North Carolina residents and local environmental groups are worried the coming hurricane season will once again unleash massive pollution from the state’s thousands of hog waste lagoons, Environmental Health News reports. In addition to releasing foul odors and ultra-heat-trapping methane gas, the massive open ponds of pig feces are vulnerable to flooding by hurricanes and heavy rains, releasing harmful bacteria and other pollution from untreated animal excrement directly into local waterways. NOAA predicts a higher than average hurricane season for North Carolina in 2021, bringing back memories of Hurricane Matthew in 2016 and Hurricane Florence which damaged or flooded at least 110 hog lagoons two years later.

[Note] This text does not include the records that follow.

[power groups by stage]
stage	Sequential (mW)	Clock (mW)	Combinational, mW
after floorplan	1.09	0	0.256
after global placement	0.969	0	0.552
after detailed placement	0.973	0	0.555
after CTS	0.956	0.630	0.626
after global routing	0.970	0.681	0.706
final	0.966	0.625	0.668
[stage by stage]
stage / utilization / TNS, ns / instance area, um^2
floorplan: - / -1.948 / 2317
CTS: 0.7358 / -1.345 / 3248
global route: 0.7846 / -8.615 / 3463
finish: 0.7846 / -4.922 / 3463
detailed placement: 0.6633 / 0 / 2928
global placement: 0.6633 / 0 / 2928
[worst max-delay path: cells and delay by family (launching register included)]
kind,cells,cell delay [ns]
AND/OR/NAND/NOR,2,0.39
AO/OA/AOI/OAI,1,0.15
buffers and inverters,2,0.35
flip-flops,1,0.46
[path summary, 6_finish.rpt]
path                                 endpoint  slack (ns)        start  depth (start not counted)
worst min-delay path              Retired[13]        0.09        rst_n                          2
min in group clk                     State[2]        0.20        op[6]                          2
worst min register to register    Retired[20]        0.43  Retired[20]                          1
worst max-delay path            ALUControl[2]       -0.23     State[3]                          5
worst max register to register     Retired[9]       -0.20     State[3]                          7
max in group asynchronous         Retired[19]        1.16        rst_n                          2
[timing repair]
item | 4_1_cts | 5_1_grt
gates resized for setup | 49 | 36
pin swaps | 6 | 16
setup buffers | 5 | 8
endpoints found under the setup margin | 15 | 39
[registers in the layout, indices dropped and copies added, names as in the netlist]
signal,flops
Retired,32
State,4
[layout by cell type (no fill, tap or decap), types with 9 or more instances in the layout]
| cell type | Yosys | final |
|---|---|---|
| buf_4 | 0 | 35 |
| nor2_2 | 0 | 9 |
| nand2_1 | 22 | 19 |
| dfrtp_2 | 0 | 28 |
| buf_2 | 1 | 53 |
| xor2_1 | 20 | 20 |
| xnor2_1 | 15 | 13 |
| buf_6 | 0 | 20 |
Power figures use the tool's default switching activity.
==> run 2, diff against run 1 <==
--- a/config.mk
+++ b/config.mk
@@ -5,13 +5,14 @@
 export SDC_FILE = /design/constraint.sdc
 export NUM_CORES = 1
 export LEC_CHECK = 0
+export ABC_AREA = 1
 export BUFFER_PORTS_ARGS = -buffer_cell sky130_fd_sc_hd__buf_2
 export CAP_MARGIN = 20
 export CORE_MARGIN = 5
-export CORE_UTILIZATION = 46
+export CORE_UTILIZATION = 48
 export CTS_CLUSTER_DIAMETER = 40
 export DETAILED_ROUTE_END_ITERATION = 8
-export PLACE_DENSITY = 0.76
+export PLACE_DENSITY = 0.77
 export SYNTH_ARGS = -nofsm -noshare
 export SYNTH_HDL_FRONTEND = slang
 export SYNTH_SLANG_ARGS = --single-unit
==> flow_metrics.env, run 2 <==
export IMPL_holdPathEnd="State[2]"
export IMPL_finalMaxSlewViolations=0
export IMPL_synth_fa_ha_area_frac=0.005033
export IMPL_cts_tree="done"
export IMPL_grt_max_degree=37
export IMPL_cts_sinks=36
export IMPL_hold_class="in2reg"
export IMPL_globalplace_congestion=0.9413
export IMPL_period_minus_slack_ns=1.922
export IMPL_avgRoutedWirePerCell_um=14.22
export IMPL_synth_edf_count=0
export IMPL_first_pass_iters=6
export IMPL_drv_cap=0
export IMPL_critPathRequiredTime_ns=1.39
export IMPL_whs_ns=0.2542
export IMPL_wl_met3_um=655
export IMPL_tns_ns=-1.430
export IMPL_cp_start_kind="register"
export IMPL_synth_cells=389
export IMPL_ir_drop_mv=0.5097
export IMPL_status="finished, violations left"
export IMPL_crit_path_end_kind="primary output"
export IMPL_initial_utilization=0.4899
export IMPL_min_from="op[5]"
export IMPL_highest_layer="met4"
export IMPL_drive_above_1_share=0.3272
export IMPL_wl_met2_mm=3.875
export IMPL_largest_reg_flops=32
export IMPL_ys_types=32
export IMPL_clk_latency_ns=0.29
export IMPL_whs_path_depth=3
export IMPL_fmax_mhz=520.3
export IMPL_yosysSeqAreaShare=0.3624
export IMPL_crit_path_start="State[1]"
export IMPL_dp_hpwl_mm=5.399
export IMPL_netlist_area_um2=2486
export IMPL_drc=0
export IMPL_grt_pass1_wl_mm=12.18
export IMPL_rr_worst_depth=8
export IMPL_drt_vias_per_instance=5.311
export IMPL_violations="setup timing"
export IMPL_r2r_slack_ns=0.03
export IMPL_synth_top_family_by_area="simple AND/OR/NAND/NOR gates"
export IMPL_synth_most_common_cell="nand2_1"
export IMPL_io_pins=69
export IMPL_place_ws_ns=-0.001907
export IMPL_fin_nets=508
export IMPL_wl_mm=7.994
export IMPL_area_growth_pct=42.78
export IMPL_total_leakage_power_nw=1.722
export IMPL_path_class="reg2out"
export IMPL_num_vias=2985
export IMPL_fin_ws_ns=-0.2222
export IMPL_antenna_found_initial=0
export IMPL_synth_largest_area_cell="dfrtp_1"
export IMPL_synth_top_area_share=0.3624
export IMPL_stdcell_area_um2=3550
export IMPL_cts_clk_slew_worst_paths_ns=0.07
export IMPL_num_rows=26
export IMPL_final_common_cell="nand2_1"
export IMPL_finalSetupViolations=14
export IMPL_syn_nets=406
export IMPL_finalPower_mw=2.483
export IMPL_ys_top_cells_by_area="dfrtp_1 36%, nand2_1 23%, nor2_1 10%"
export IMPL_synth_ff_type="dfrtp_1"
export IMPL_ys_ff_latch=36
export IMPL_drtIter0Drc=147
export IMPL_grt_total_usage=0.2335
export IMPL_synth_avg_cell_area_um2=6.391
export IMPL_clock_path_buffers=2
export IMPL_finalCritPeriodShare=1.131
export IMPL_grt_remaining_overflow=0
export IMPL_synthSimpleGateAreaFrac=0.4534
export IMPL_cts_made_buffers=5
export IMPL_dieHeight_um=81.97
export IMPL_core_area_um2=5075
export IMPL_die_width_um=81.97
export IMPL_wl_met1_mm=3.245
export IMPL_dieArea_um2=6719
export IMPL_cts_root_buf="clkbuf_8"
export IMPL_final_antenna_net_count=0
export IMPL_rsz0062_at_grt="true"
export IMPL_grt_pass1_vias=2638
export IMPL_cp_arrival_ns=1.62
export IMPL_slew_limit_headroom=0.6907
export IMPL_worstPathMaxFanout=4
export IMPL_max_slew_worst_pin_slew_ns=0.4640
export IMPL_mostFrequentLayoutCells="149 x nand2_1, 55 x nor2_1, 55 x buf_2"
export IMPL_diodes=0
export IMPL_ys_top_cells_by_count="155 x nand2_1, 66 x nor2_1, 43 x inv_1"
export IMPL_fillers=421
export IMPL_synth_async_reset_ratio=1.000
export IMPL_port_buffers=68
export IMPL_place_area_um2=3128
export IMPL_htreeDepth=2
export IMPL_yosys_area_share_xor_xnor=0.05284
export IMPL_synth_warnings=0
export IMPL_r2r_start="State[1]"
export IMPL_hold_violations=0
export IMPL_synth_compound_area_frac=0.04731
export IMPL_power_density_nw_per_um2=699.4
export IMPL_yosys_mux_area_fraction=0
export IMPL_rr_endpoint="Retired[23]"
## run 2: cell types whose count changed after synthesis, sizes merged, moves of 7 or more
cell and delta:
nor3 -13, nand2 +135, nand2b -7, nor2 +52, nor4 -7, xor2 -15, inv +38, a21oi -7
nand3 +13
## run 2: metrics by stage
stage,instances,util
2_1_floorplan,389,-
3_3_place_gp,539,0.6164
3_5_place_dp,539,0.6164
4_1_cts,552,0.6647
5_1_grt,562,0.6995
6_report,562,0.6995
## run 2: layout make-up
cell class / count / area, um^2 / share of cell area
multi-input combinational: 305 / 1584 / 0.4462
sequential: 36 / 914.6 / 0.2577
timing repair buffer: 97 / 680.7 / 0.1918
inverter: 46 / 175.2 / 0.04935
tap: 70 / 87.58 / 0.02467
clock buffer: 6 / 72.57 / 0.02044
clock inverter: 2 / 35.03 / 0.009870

A 2016 Environmental Working Group analysis found 306 of the state’s roughly 4,000 hog farms were located within a 100-year flood plain or within half a mile of a public well with the majority concentrated in and around predominantly Black and low-income communities. And even if there isn’t flooding, in advance of a storm the hog manure is sprayed onto fields to lower the likelihood the lagoon will flood, merely putting the E. Coli and salmonella-laden manure mixture into a place where it is just as likely to runoff into waterways once the storm hits, leaving surrounding communities polluted- just as a precaution. (Environmental Health News; Climate signals background: Hurricanes, extreme precipitation)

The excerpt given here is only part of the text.